■ EXERCISE DESCRIPTION ■
Output exactly the lines that run from the top of the entries to the line holding "after detailed placement", including both of those lines.

■ DATA PROVIDED ■
====

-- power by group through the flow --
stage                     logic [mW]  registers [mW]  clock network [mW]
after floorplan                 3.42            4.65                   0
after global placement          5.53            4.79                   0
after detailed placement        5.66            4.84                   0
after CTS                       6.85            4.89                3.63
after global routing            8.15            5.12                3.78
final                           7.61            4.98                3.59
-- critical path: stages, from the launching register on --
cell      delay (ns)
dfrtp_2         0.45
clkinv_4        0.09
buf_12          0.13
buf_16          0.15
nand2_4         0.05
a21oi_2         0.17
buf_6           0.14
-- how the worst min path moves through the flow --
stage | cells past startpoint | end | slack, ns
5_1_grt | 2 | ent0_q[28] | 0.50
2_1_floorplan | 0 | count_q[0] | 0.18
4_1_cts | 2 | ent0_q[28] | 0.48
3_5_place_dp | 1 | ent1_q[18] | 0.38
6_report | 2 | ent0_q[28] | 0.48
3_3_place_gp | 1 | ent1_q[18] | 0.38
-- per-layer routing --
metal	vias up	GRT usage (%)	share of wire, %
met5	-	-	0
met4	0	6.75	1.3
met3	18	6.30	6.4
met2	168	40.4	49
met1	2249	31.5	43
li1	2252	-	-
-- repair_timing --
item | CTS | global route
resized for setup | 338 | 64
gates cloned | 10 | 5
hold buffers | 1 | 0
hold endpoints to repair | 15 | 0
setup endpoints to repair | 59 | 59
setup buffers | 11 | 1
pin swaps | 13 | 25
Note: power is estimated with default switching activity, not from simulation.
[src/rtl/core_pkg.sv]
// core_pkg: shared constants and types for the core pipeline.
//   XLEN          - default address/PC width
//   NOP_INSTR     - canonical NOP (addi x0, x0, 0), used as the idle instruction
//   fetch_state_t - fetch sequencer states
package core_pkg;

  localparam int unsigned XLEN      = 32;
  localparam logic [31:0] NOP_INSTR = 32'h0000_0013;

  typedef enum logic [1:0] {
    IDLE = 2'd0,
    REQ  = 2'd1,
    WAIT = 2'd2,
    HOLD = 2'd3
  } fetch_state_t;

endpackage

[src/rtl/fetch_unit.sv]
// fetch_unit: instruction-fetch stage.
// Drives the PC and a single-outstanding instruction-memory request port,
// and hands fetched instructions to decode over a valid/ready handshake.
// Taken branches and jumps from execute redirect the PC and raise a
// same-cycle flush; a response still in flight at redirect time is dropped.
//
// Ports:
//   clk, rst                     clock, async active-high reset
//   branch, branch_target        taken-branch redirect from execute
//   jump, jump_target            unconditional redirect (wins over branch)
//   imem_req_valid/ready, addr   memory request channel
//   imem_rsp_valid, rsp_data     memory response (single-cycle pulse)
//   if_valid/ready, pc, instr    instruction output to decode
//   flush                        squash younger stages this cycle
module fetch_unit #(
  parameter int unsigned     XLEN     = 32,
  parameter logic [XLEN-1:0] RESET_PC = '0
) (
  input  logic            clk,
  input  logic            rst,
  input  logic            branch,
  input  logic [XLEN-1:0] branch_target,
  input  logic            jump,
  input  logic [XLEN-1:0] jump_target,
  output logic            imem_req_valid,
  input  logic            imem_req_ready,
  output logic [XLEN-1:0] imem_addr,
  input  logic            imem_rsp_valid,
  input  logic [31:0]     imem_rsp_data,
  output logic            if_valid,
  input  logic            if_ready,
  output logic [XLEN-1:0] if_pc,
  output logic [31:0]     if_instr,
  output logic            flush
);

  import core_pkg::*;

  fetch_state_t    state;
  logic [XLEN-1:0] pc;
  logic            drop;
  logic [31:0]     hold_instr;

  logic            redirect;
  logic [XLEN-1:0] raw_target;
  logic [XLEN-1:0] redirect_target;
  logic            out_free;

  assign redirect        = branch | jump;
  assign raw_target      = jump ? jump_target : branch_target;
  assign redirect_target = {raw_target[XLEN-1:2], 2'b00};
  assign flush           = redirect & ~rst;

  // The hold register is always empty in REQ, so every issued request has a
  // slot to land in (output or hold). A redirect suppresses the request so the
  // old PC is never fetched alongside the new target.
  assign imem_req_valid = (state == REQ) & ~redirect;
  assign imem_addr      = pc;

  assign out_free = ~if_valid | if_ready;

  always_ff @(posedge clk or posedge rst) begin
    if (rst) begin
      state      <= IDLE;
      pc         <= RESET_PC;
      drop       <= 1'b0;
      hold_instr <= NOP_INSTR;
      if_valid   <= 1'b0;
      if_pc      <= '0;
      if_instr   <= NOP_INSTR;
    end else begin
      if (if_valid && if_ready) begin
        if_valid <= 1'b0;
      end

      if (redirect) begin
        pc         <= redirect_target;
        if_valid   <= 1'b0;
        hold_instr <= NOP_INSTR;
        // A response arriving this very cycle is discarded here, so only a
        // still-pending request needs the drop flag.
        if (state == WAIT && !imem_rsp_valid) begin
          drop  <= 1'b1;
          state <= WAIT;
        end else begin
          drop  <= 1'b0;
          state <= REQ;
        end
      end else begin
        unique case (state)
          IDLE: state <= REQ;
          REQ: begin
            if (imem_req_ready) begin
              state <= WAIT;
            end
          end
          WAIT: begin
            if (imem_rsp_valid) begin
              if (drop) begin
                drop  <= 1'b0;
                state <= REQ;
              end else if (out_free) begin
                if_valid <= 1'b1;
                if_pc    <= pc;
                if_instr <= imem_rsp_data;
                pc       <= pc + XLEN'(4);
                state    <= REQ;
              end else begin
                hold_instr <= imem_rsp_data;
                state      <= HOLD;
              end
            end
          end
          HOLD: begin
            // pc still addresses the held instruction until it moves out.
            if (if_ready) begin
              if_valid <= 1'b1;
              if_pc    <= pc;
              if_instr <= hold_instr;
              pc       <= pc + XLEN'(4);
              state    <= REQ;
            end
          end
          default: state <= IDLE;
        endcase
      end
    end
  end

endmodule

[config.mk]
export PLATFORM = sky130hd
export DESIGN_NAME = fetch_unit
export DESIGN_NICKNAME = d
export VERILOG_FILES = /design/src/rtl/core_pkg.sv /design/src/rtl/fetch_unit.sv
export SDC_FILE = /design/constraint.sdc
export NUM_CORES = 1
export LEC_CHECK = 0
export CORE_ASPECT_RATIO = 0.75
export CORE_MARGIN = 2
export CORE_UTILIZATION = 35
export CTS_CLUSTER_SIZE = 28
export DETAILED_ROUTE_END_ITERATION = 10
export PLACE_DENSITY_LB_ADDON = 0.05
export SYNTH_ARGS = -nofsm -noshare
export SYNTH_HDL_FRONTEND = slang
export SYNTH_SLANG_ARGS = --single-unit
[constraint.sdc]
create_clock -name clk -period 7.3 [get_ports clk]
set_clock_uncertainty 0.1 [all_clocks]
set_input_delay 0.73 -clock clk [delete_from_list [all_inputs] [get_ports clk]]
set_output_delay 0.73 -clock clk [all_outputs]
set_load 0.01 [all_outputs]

====

■ RESULT FOR THIS EXERCISE ■
-- power by group through the flow --
stage                     logic [mW]  registers [mW]  clock network [mW]
after floorplan                 3.42            4.65                   0
after global placement          5.53            4.79                   0
after detailed placement        5.66            4.84                   0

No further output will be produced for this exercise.